Problem to work on
Repeat only the lines below from the one containing "always @ (posedge clk)" through the one containing "# OpenROAD 26Q1-2900-gdf79404cd8, Yosys", inclusive, exactly as written.
***** Input material *****
`timescale 1ns / 1ps
module pos_edge_detect(
    input signal,  
    input clk,
    output pulse
    );
    reg signal_delay;
    always @ (posedge clk)
        begin
            signal_delay <= signal;
        end
    assign pulse = signal & ~signal_delay;
endmodule
==> flow/run.sh <==
#!/bin/bash
# OpenROAD 26Q1-2900-gdf79404cd8, Yosys 0.63+post, stock flow scripts
make -C /OpenROAD-flow-scripts/flow DESIGN_CONFIG=/design/flow/config.mk WORK_HOME=/design/flow/orfs finish
==> flow/config.mk <==
export PLATFORM = sky130hd
export DESIGN_NAME = jackpot
export DESIGN_NICKNAME = jackpot
export VERILOG_FILES = /design/flow/design.v
export SDC_FILE = /design/flow/constraint.sdc
export NUM_CORES = 4
export LEC_CHECK = 1
export CORE_AREA = 10 10 105 105
export DIE_AREA = 0 0 115 115
==> flow/constraint.sdc <==
current_design jackpot

set clk_period 3.5
set clk_io_pct 0.2

create_clock -name clk0 -period $clk_period [get_ports {CLOCK}]

set non_clock_inputs [all_inputs -no_clocks]
set_input_delay [expr $clk_period * $clk_io_pct] -clock clk0 $non_clock_inputs
set_output_delay [expr $clk_period * $clk_io_pct] -clock clk0 [all_outputs]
*****
Worked solution
    always @ (posedge clk)
        begin
            signal_delay <= signal;
        end
    assign pulse = signal & ~signal_delay;
endmodule
==> flow/run.sh <==
#!/bin/bash
# OpenROAD 26Q1-2900-gdf79404cd8, Yosys 0.63+post, stock flow scripts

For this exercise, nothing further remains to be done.